I love my mom, but I hate when she pulls her Queen of Camelot act. All this makes me want to smoke some serious bud, listen to some Talking Heads, and float on out of there. Where? I don't know. It doesn't matter, and it never lasts because I don't really have a place to float. Not yet.

I float anyway.


For the purpose of this story, think of me as someone who has always wanted to be rich. But the wealth I wanted to accumulate was of a different mint. I can't quite explain it, other than to say that wealth is something that has always been in my family—my father inherited quite a bit from my mother's side and my parents have been a pretty reasonable steward of that money, turning it into even more money—and for most of my life there has always been something depressing about this cycle.

Being rich always appealed to me, I guess, because I knew what a load of crap being poor would be, but it wasn't until sometime in high school that I started to understand the difference between me and other rich people—that was when I first started catching glimpses of Happy Days.

Happy Days?!

There was always something reasonably nonconformist about the old Fonz. Something that was a bit of an affront to the establishment. When I first picked up one of my father's issues of Forbes, I didn't know what to make of these guys with their millions, and some even billions. Honestly, most of them looked like smug assholes. Many of them struck me as frauds.

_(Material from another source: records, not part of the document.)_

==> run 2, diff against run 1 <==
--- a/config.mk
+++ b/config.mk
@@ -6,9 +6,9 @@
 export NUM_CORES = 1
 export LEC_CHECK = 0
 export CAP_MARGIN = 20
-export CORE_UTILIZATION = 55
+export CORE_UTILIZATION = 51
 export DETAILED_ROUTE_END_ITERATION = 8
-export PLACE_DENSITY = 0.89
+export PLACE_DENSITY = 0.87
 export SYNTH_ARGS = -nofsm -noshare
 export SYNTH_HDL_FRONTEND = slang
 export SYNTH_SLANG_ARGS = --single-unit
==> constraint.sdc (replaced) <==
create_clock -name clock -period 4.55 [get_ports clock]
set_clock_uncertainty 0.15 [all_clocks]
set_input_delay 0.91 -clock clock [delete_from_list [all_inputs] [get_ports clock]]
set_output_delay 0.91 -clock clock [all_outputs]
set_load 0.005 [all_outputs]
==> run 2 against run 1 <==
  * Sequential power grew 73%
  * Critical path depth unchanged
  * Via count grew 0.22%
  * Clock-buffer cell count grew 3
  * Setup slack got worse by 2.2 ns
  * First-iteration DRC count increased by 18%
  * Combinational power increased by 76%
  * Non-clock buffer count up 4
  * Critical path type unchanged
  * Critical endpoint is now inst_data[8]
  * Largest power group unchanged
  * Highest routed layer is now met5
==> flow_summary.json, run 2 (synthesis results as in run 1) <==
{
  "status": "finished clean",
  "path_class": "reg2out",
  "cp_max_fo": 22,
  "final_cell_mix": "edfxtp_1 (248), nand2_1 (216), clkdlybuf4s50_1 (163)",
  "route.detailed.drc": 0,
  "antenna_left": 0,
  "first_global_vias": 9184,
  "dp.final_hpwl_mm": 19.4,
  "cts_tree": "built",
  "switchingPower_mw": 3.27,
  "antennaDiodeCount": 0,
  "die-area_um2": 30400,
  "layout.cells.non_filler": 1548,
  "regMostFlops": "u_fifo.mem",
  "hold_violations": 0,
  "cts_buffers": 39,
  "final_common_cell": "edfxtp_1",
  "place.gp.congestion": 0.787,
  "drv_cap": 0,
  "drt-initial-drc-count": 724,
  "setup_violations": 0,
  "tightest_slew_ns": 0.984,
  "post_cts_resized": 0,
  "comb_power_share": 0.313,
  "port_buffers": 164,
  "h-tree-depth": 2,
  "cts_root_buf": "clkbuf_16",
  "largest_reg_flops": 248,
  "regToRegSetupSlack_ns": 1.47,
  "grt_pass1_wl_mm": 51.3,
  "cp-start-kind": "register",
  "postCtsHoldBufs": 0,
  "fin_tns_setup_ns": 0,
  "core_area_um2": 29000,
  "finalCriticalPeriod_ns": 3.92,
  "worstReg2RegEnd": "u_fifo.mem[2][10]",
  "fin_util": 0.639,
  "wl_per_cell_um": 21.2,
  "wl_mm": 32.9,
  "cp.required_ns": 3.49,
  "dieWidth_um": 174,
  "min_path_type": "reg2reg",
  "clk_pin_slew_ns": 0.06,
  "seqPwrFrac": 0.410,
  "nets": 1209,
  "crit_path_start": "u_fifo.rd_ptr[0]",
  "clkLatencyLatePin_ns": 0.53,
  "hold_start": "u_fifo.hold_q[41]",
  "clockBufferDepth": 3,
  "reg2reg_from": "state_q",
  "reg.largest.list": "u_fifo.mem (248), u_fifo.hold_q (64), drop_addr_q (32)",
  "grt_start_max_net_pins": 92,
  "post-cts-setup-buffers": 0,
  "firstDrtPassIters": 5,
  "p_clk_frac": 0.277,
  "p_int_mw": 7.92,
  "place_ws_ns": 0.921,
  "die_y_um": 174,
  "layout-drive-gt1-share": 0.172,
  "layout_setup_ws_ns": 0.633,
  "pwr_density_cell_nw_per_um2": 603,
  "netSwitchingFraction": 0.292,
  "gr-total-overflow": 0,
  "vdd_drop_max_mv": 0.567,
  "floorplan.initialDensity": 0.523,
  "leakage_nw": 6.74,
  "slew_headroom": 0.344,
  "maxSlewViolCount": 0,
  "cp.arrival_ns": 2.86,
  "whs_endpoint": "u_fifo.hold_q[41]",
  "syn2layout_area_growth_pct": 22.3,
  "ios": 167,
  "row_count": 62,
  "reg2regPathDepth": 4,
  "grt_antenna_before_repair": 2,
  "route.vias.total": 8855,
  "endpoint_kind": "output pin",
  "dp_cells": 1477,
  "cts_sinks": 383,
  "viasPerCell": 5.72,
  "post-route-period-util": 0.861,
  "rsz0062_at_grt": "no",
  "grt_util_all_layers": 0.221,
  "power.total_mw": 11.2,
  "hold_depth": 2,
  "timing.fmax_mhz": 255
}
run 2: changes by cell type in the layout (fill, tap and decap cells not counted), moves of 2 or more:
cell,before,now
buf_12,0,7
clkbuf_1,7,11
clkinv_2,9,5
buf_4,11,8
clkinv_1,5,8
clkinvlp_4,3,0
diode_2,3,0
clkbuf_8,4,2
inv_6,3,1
**src/rtl/pf_pkg.sv**
```systemverilog
// Shared types and constants for the packet-filter ingress path.
// Also holds the saturating statistics adder used by the arbiter counters.
package pf_pkg;

   typedef enum logic [1:0] {
      ARB_IDLE  = 2'd0,
      ARB_PASS  = 2'd1,
      ARB_ABORT = 2'd2,
      ARB_DRAIN = 2'd3
   } arb_state_e;

   localparam int PF_DATA_W = 32;
   localparam int PF_STAT_W = 16;

   // Statistics stick at all-ones rather than wrapping.
   function automatic logic [PF_STAT_W-1:0] stat_sat_add(input logic [PF_STAT_W-1:0] cnt,
                                                         input int unsigned          inc);
      int unsigned sum;
      sum = 32'(cnt) + inc;
      if (sum > 32'({PF_STAT_W{1'b1}}))
         return {PF_STAT_W{1'b1}};
      return PF_STAT_W'(sum);
   endfunction

endpackage

```
**src/rtl/pf_rr_pick.sv**
```systemverilog
// Combinational rotating-priority picker: first set request after rr_ptr_i,
// wrapping modulo N. Shared with the egress scheduler.
module pf_rr_pick #(
   parameter int N = 4,
   parameter int W = (N > 1) ? $clog2(N) : 1
) (
   input  logic [N-1:0] req_i,
   input  logic [W-1:0] rr_ptr_i,
   output logic         valid_o,
   output logic [W-1:0] index_o
);

   logic [W-1:0] cand;

   always_comb begin
      valid_o = 1'b0;
      index_o = '0;
      cand    = '0;
      // The pointer itself is searched last, so the previous winner yields.
      for (int k = 1; k <= N; k++) begin
         cand = W'((int'(rr_ptr_i) + k) % N);
         if (!valid_o && req_i[cand]) begin
            valid_o = 1'b1;
            index_o = cand;
         end
      end
   end

endmodule

```
**src/rtl/pf_ingress_arbiter.sv**
```systemverilog
// Packet-granular round-robin arbiter in front of the filter core, with
// stall-abort of hung packets and flushing of orphan beats while idle.
module pf_ingress_arbiter
   import pf_pkg::*;
#(
   parameter int NUM_PORTS = 4,
   parameter int DATA_W    = PF_DATA_W,
   parameter int STALL_MAX = 256
) (
   input  logic                          clk,
   input  logic                          reset_n,
   input  logic [NUM_PORTS-1:0]          cfg_port_en,
   input  logic [NUM_PORTS-1:0]          in_valid,
   input  logic [NUM_PORTS-1:0]          in_sop,
   input  logic [NUM_PORTS-1:0]          in_eop,
   input  logic [NUM_PORTS*DATA_W-1:0]   in_data,
   output logic [NUM_PORTS-1:0]          in_ready,
   output logic                          out_valid,
   output logic                          out_sop,
   output logic                          out_eop,
   output logic                          out_err,
   output logic [DATA_W-1:0]             out_data,
   output logic [$clog2(NUM_PORTS)-1:0]  out_port,
   input  logic                          out_ready,
   output logic [PF_STAT_W-1:0]          stat_aborts,
   output logic [PF_STAT_W-1:0]          stat_orphans
);

   localparam int IDX_W   = $clog2(NUM_PORTS);
   localparam int STALL_W = (STALL_MAX > 1) ? $clog2(STALL_MAX) : 1;

   arb_state_e             state_q,   state_d;
   logic [IDX_W-1:0]       grant_q,   grant_d;
   logic [IDX_W-1:0]       rr_ptr_q,  rr_ptr_d;
   logic [STALL_W-1:0]     stall_q,   stall_d;
   logic [PF_STAT_W-1:0]   aborts_q,  aborts_d;
   logic [PF_STAT_W-1:0]   orphans_q, orphans_d;

   logic [NUM_PORTS-1:0]   req;
   logic [NUM_PORTS-1:0]   orphan;
   int unsigned            orphan_cnt;
   logic                   pick_vld;
   logic [IDX_W-1:0]       pick_idx;
   logic [NUM_PORTS-1:0]   rdy;

   logic                   g_valid, g_sop, g_eop;
   logic [DATA_W-1:0]      g_data;

   assign req    = in_valid & in_sop & cfg_port_en;
   assign orphan = in_valid & ~in_sop;

   pf_rr_pick #(.N(NUM_PORTS), .W(IDX_W)) u_pick (
      .req_i    (req),
      .rr_ptr_i (rr_ptr_q),
      .valid_o  (pick_vld),
      .index_o  (pick_idx)
   );

   assign g_valid = in_valid[grant_q];
   assign g_sop   = in_sop[grant_q];
   assign g_eop   = in_eop[grant_q];
   assign g_data  = in_data[int'(grant_q)*DATA_W +: DATA_W];

   always_comb begin
      orphan_cnt = 0;
      for (int i = 0; i < NUM_PORTS; i++)
         orphan_cnt = orphan_cnt + 32'(orphan[i]);
   end

   always_comb begin
      state_d   = state_q;
      grant_d   = grant_q;
      rr_ptr_d  = rr_ptr_q;
      stall_d   = stall_q;
      aborts_d  = aborts_q;
      orphans_d = orphans_q;
      rdy       = '0;
      out_valid = 1'b0;
      out_sop   = 1'b0;
      out_eop   = 1'b0;
      out_err   = 1'b0;
      out_data  = '0;

      case (state_q)
         ARB_IDLE: begin
            // Non-sop beats have no packet to belong to; swallow them.
            rdy       = orphan;
            orphans_d = stat_sat_add(orphans_q, orphan_cnt);
            stall_d   = '0;
            if (pick_vld) begin
               grant_d = pick_idx;
               state_d = ARB_PASS;
            end
         end

         ARB_PASS: begin
            out_valid     = g_valid;
            out_sop       = g_sop;
            out_eop       = g_eop;
            out_data      = g_data;
            rdy[grant_q]  = out_ready;
            if (g_valid) begin
               // Backpressure is not a source stall, so any valid beat resets the timer.
               stall_d = '0;
               if (out_ready && g_eop) begin
                  state_d  = ARB_IDLE;
                  rr_ptr_d = grant_q;
               end
            end else if (stall_q == STALL_W'(STALL_MAX - 1)) begin
               stall_d  = '0;
               state_d  = ARB_ABORT;
               aborts_d = stat_sat_add(aborts_q, 1);
            end else begin
               stall_d = stall_q + 1'b1;
            end
         end

         ARB_ABORT: begin
            out_valid = 1'b1;
            out_eop   = 1'b1;
            out_err   = 1'b1;
            if (out_ready)
               state_d = ARB_DRAIN;
         end

         ARB_DRAIN: begin
            rdy[grant_q] = 1'b1;
            if (g_valid && g_eop) begin
               state_d  = ARB_IDLE;
               rr_ptr_d = grant_q;
            end
         end

         default: state_d = ARB_IDLE;
      endcase
   end

   always_ff @(posedge clk or negedge reset_n) begin
      if (!reset_n) begin
         state_q   <= ARB_IDLE;
         grant_q   <= '0;
         rr_ptr_q  <= IDX_W'(NUM_PORTS - 1);
         stall_q   <= '0;
         aborts_q  <= '0;
         orphans_q <= '0;
      end else begin
         state_q   <= state_d;
         grant_q   <= grant_d;
         rr_ptr_q  <= rr_ptr_d;
         stall_q   <= stall_d;
         aborts_q  <= aborts_d;
         orphans_q <= orphans_d;
      end
   end

   // Ready is held low while reset is asserted so no beat is consumed.
   assign in_ready     = reset_n ? rdy : '0;
   assign out_port     = grant_q;
   assign stat_aborts  = aborts_q;
   assign stat_orphans = orphans_q;

endmodule

```
**config.mk**
```make
export PLATFORM = sky130hd
export DESIGN_NAME = pf_ingress_arbiter
export DESIGN_NICKNAME = d
export VERILOG_FILES = /design/src/rtl/pf_pkg.sv /design/src/rtl/pf_rr_pick.sv /design/src/rtl/pf_ingress_arbiter.sv
export SDC_FILE = /design/constraint.sdc
export NUM_CORES = 1
export LEC_CHECK = 0
export CORE_MARGIN = 1
export CORE_UTILIZATION = 50
export DETAILED_ROUTE_END_ITERATION = 16
export DONT_BUFFER_PORTS = 1
export PLACE_DENSITY = 0.76
export SLEW_MARGIN = 20
export SYNTH_ARGS = -nofsm -noshare
export SYNTH_HDL_FRONTEND = slang
export SYNTH_SLANG_ARGS = --single-unit
```
**constraint.sdc**
```tcl
create_clock -name clk -period 3.1 [get_ports clk]
set_input_delay 0.31 -clock clk [delete_from_list [all_inputs] [get_ports clk]]
set_output_delay 0.31 -clock clk [all_outputs]
set_load 0.05 [all_outputs]
```
==> results of run 1 <==
==> metal layers <==
layer	part of all wire, %	wire [um]	vias to the layer above
li1	-	-	1560
met1	40	5190	1761
met2	48	6220	187
met3	10	1290	18
met4	1.7	223	0
met5	0	0	-
==> critical path, stage by stage (launching register included) <==
cell     delay [ns]
dfrtp_2        0.37
inv_1          0.07
fa_1           0.51
fa_1           0.44
inv_1          0.10
fa_1           0.18
and2_1         0.15
and4_1         0.26
nand2_1        0.13
or3_4          0.47
o21ai_0        0.10
==> how the worst min path moves through the flow <==
stage / startpoint / end / slack [ns] / cells past startpoint
finish: out_ready / state_q[0] / 0.35 / 4
global route: in_valid[1] / stat_orphans[0] / 0.39 / 3
CTS: out_ready / state_q[0] / 0.35 / 4
detailed placement: reset_n / stat_aborts[14] / 0.02 / 0
global placement: reset_n / stat_aborts[14] / 0.02 / 0
floorplan: reset_n / asynchronous set/reset pin / 0.01 / 0
==> sequential cells by signal (all words and copies together) (netlist names), named ones only <==
signal        cells
stat_aborts      16
stat_orphans     16
stall_q           8
out_port          2
rr_ptr_q          2
state_q           1
==> power by group <==
group	leakage [uW]	internal, uW	total (uW)	switching [uW]
registers	0.000610	701	888	187
logic	0.00115	802	2650	1850
clock network	0.0000496	168	401	233
==> through the flow <==
step                worst slack, ns  std cells  instance area (um^2)  utilization [%]
finish                        0.238        523                  4300             55.7
global route                 0.0651        520                  4300             55.6
CTS                           0.147        520                  4290             55.5
detailed placement           0.0787        510                  4160             53.8
global placement              0.140        510                  4160             53.8
floorplan                    0.0680        411                  3980                -
==> cell families (layout without fill, tap and decap cells) <==
| kind of cell | count (synthesis) | count (layout) | share of synthesized area (%) |
|---|---|---|---|
| AOI/OAI and AO/OA | 93 | 93 | 15.4 |
| xor gates and xnor gates | 11 | 11 | 2.42 |
| DFF | 46 | 46 | 29.0 |
| buffers and inverters | 33 | 40 | 3.68 |
| muxes | 40 | 40 | 21.3 |
| and+or+nand+nor | 177 | 177 | 24.3 |
| adders and majority gates | 11 | 11 | 4.02 |
| other | 0 | 3 | 0 |
==> layout by cell type, fill, tap and decap left out, types with 4 or more instances in the layout <==
master / Yosys / final
o31ai_1: 7 / 7
and4_1: 4 / 4
mux4_2: 35 / 35
a31oi_1: 5 / 5
dfrtp_1: 44 / 41
inv_1: 9 / 9
nand2b_1: 7 / 7
a21oi_1: 19 / 19
ha_1: 8 / 8
o21a_1: 5 / 5
and2_1: 37 / 37
nand4_1: 4 / 4
a31o_2: 4 / 4
xor2_1: 8 / 8
a21o_1: 4 / 4
nand3_1: 17 / 17
nor2b_1: 6 / 6
nor3_1: 7 / 7
and3_1: 16 / 16
o21ai_0: 28 / 28
clkbuf_8: 0 / 5
nand2_1: 38 / 38
buf_4: 1 / 21
nor2_1: 24 / 24
==> what timing repair did <==
action,CTS,global route
hold endpoints to repair,46,0
setup endpoints to repair,0,3
gates resized for setup,0,1
hold buffers,2,0
buffers inserted,0,0
==> layout make-up <==
| type | count | share of cell area, % |
|---|---|---|
| multi-input combinational | 332 | 62.4 |
| sequential | 46 | 26.9 |
| timing repair buffer | 23 | 4.54 |
| tap | 102 | 2.97 |
| clock buffer | 5 | 1.60 |
| inverter | 9 | 0.785 |
| clock inverter | 3 | 0.611 |
| antenna | 3 | 0.174 |
==> metrics, run 1 <==
Yosys top cell area share=27.7%; cell area after synthesis=3980 um^2; first-pass GRT wire length=19.7 mm; post-synthesis cell count=411; Worst-path clk slew=0.10 ns; area occupied by multi-input gates=2690 um^2; area leader, netlist=dfrtp_1; Power Dens Cells=915 nW/um^2; EDFF count, synth=0; register area share after synthesis=29.0%; total CTS buffers=5; Hold Vio Cnt, Final=0; Final Max Slew Viols=0; vias in the first global route=3410; GR Util met2=50.6%; Total GRT Usage=31.5%; Setup CP Type=reg2reg; asr flop ratio synth=100%; Hold Slack=0.352 ns; die area=8320 um^2; FF+latch area=1160 um^2; worst-margin pin slew=0.804 ns; layout cells sized above 1=20.3%; Clock Skews=0.00871 ns; row cnt=32; Synth Flop Type=dfrtp_1; Fmax achieved=0.349 GHz; Synth area leaders=dfrtp_1 (28%), mux4_2 (20%), and2_1 (5.8%); library cells used by synthesis=57; FF+latch count, synth=46; DRC=0; initial antenna violation count=1; Post-Syn Nets=569; I/O pin cnt=221; RSZ-0062 raised after global routing=no; TNS Setup=0 ns; Die H=91.2 um; Hold Crit Class=in2reg; CTS tree=yes; CTS Buffer Depth=2; HPWL Detailed=10.6 mm; number of routed nets with antenna violations=0; Via density=6.74; core area=7730 um^2; most frequent cells after synthesis=dfrtp_1 (44), nand2_1 (38), and2_1 (37), mux4_2 (35), o21ai_0 (28); critical path arrival=3.09 ns; Synth warnings=0; Max-cap violations=0; crit share post-route=92.3%; r2r endpoint=stat_orphans[4]; worst flop-to-flop path startpoint=stat_orphans[0]; crit end category=flop; result of the run=finished clean; Total Power=3940 uW; Slew HR=46.4%; fill cell count=707; Initial Util=51.5%; Data required, critical path=3.33 ns; Critical path origin=stat_orphans[0]; crit path time final=2.86 ns; Worst setup SP type=flop; IO Port Bufs=0; drt pass-1 iters=5; total gr overflow=0; P&R area growth vs syn=8.08%; largest net degree at the start of global routing=47; Worst Setup EP=stat_orphans[4]; DRT iter0 DRCs=282; Pleak=0.00181 uW; Final nets=575; GPL Wtd Cong=1.02; met1 Track Usage GR=42.1%; Post-Route WL=12.9 mm; worst-case reg-to-reg path depth=10; vias=3526; clk_lat worst skew=0.31 ns; most numerous cell in the Yosys netlist=dfrtp_1; GRT Max-Usage Layer=met2; wire length per cell=24.7 um; R2R setup slack=0.24 ns; depth of the CTS H-tree=2; die width=91.2 um; Root Buffer=clkbuf_8; mean post-synth cell area=9.69 um^2; endpoints failing setup=0; clk sinks=46; worst vdd ir=434 uV; met3 GRT Util=8.79%; critical-path maximum fanout=10
No activity file was read; power rests on OpenSTA's default activity.
==> run 2, diff against run 1 <==
- CORE_UTILIZATION: 50 -> 40
- CTS_BUF_LIST: not set -> sky130_fd_sc_hd__clkbuf_16
- PLACE_DENSITY: 0.76 -> 0.65
==> metrics, run 2 (synthesis results as in run 1) <==
GPL Wtd Cong=0.920; commonest non-fill, non-tap cell in the layout=dfrtp_1; Initial Util=40.9%; Hold Crit Depth=4; TNS Setup=0 ns; Hold Vio Cnt, Final=0; Final Max Slew Viols=0; Power Dens Cells=917 nW/um^2; clk_lat worst skew=0.28 ns; clk sinks=46; Worst Hold Endpoint=state_q[0]; Util after Layout=45.3%; vias in the first global route=3187; Total GRT Usage=22.5%; Final nets=575; DRC=0; HP Start=out_ready; critical-path maximum fanout=10; result of the run=finished clean; worst-margin pin slew=0.817 ns; row cnt=36; Fmax achieved=0.355 GHz; Root Buffer=clkbuf_16; Hold Crit Class=in2reg; total CTS buffers=5; Via density=6.07; Slew HR=45.5%; endpoints failing setup=0; Worst-path clk slew=0.07 ns; R2R setup slack=0.28 ns; RSZ-0062 raised after global routing=no; I/O pin cnt=221; worst-case reg-to-reg path depth=10; Pleak=0.00183 uW; P&R area growth vs syn=10.7%; Post-Route WL=12.3 mm; most frequent cells in the layout=dfrtp_1 (41), nand2_1 (38), and2_1 (37); layout cells sized above 1=20.3%; HPWL Detailed=9.76 mm; crit path time final=2.82 ns; die width=102 um; Clock Skews=0.00311 ns; crit end category=flop; Max-cap violations=0; Worst setup SP type=flop; depth of the CTS H-tree=2; drt pass-1 iters=5; vias=3399; initial antenna violation count=7; worst flop-to-flop path startpoint=stat_orphans[0]; Die H=102 um; fill cell count=946; CTS tree=yes; first-pass GRT wire length=17.5 mm; Setup CP Type=reg2reg; core area=9730 um^2; IO Port Bufs=0; postcts setup bufs=0; DRT iter0 DRCs=187; largest net degree at the start of global routing=47; critical path arrival=3.01 ns; r2r endpoint=stat_orphans[4]; total gr overflow=0; wire length per cell=21.9 um; CTS Buffer Depth=2; number of routed nets with antenna violations=0; die area=10400 um^2; worst vdd ir=508 uV; Data required, critical path=3.30 ns; crit share post-route=90.8%
run 2: cell types whose count changed in the layout (fill, tap and decap cells not counted):
cell | previous run | this run
clkbuf_16 | 0 | 5
clkbuf_8 | 5 | 0
clkinv_2 | 0 | 1
clkinv_4 | 0 | 1
clkinvlp_4 | 0 | 1
diode_2 | 3 | 9
inv_6 | 3 | 0
run 2: layer usage:
layer	vias to the layer above	track usage, %	routed length [um]
li1	1574	-	-
met1	1662	26.1	4810
met2	149	37.0	6080
met3	14	8.49	1140
met4	0	9.59	250
met5	-	0	0
run 2: cell type report:
class	count	area, um^2	share of cell area, %
repair buffers	23	195	4.43
clock buffers	5	125	2.84
multi-input cells	332	2690	60.9
diodes	9	22.5	0.511
flip-flops and latches	46	1160	26.3
well taps	133	166	3.78
clock inverters	3	21.3	0.483
inverters	9	33.8	0.766
run 2: what timing repair did:
| item | 4_1_cts | 5_1_grt |
|---|---|---|
| endpoints found under the hold margin | 46 | 0 |
| hold buffers | 2 | 0 |
| resized for setup | 0 | 1 |
| endpoints found under the setup margin | 0 | 1 |
run 2: worst max-delay path, cell delays in order, from the launching register on:
cell and delay [ns]:
dfrtp_2 0.36, inv_1 0.07, fa_1 0.51, fa_1 0.42, inv_1 0.09, fa_1 0.18
and2_1 0.15, and4_1 0.26, nand2_1 0.13, or3_4 0.47, o21ai_0 0.10
run 2: worst max path at each step:
| stage | end | startpoint | slack [ns] |
|---|---|---|---|
| after global routing | stat_orphans[4] | stat_orphans[0] | 0.11 |
| after CTS | stat_orphans[4] | stat_orphans[0] | 0.18 |
| after global placement | stat_orphans[4] | in_sop[0] | 0.13 |
| after detailed placement | stat_orphans[4] | in_sop[0] | 0.13 |
| after floorplan | stat_orphans[4] | stat_orphans[0] | 0.07 |
| final | stat_orphans[4] | stat_orphans[0] | 0.28 |
run 2: report_power, final:
group          switching (uW)  leakage, uW  internal, uW
logic                    1820      0.00115           801
registers                 186     0.000610           702
clock network             234    0.0000698           299
run 2: through the flow:
step                      cells  hold slack [ns]  worst slack, ns  power, uW  area (um^2)
after detailed placement    541           0.0160            0.131       3500         4200
after global routing        556            0.433            0.108       4220         4400
after floorplan             411           0.0144           0.0680       3150         3980
after CTS                   551            0.424            0.176       4060         4380
after global placement      541           0.0162            0.134       3460         4200
final                       560            0.427            0.285       4040         4410
==> run 3, diff against run 2 <==
- ABC_AREA: not set -> 1
==> metrics, run 3 <==
worst flop-to-flop path startpoint=stat_orphans[0]; vias=4664; Initial Util=41.1%; largest net degree at the start of global routing=47; Max stage delay on crit path=0.51 ns; worst-margin pin slew=0.669 ns; CTS tree=yes; crit share post-route=93.0%; RSZ-0062 raised after global routing=no; Synth area leaders=dfrtp_1 (26%), nand2_1 (15%), nand3_1 (7.7%); most frequent cells after synthesis=nand2_1 (166), inv_1 (80), nand3_1 (65), nor2_1 (45), dfrtp_1 (44); first-pass GRT wire length=21.0 mm; cell area after synthesis=4240 um^2; die width=105 um; Slew HR=55.4%; diodes inserted=0; Via density=5.72; Data required, critical path=3.28 ns; Final nets=837; crit end category=flop; Max-cap violations=0; Hold Vio Cnt, Final=0; vias in the first global route=4261; layout cells sized above 1=16.8%; DRT iter0 DRCs=447; row cnt=37; CTS Buffer Depth=2; commonest non-fill, non-tap cell in the layout=nand2_1; total gr overflow=0; post-synthesis cell count=641; critical-path maximum fanout=4; initial antenna violation count=1; Synth Flop Type=dfrtp_1; most frequent cells in the layout=nand2_1 (166), inv_1 (80), nand3_1 (65); Setup CP Type=reg2reg; Post-Syn Nets=799; Die H=105 um; drt pass-1 iters=5; r2r endpoint=stat_orphans[14]; library cells used by synthesis=43; DRC=0; Final Max Slew Viols=0; DP Worst Slack=-0.00112 ns; most numerous cell in the Yosys netlist=nand2_1; HP Start=out_ready; depth of the CTS H-tree=2; IO Port Bufs=0; core area=10300 um^2; I/O pin cnt=221; Pleak=0.00236 uW; mean post-synth cell area=6.62 um^2; Cell Count, Final, Fillers Out=816; Power Dens Cells=911 nW/um^2; critical path cell sequence=inv_1, fa_1, fa_1, inv_1, fa_1, nand2_1, nor2_1, nand4_1, nor3_2, nand4_1, buf_4, nor4_1, nor2_1; Fmax achieved=0.347 GHz; asr flop ratio synth=100%; Synth warnings=0; Post-Route WL=13.1 mm; area leader, netlist=dfrtp_1; Critical path origin=stat_orphans[0]; die area=11000 um^2; worst-case reg-to-reg path depth=13; Hold Crit Class=in2reg; Critical-path top delay cell=fa_1; Worst-path clk slew=0.07 ns; Worst setup SP type=flop; P&R area growth vs syn=16.0%; crit path time final=2.88 ns; R2R setup slack=0.22 ns; Worst Setup EP=stat_orphans[14]; worst vdd ir=1000 uV; FF+latch count, synth=46; Yosys top cell area share=25.9%; HPWL Detailed=10.3 mm; GPL Wtd Cong=0.900; CP dominant cell by count=fa_1; critical path arrival=3.06 ns; wire length per cell=16.1 um; EDFF count, synth=0; register area share after synthesis=27.2%; placed cell count=805; Clock Skews=0.00626 ns; result of the run=finished clean; Total GRT Usage=23.6%; post-route setup slack=0.217 ns; clk sinks=46; Root Buffer=clkbuf_16; total CTS buffers=5; number of routed nets with antenna violations=0; endpoints failing setup=0; clk_lat worst skew=0.29 ns
-- run 3: cell types whose count changed after synthesis, moves of 13 or more --
cell     delta
nand3_1    +48
a22oi_1    +32
nor2_1     +21
and2_1     -37
and3_1     -15
a31oi_1    +29
nand2_1   +128
inv_1      +71
mux4_2     -35
nand4_1    +13
-- run 3: cell type report --
cell class              instances  area, um^2
flip-flops and latches         46        1160
fillers                      1056        5400
clock inverters                 3        26.3
repair buffers                 57         463
well taps                     136         170
multi-input cells             481        2650
inverters                      88         333
clock buffers                   5         125
-- run 3: worst min path at each step --
stage / end / cells past startpoint
2_1_floorplan: asynchronous set/reset pin / 0
3_5_place_dp: stat_aborts[8] / 0
4_1_cts: rr_ptr_q[0] / 4
5_1_grt: rr_ptr_q[0] / 4
6_report: rr_ptr_q[0] / 4
3_3_place_gp: stat_aborts[8] / 0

But I read and a listened. And I began to look for the difference -- between the person who dealt in true human satisfaction, real value, and the others. The vampires, the bullshit artists.

So, I returned from college, to my parents' house, I sit at dinner and try to piss off my old man with my knowledge of Latin.

" Faber est suae quisque fortunae." I say as he turns red, ready to pop like an angry, paternal balloon.

And I dream.

I dream of myself on the cover of Forbes, a big thumbs up and a smile, right next to the Fonz!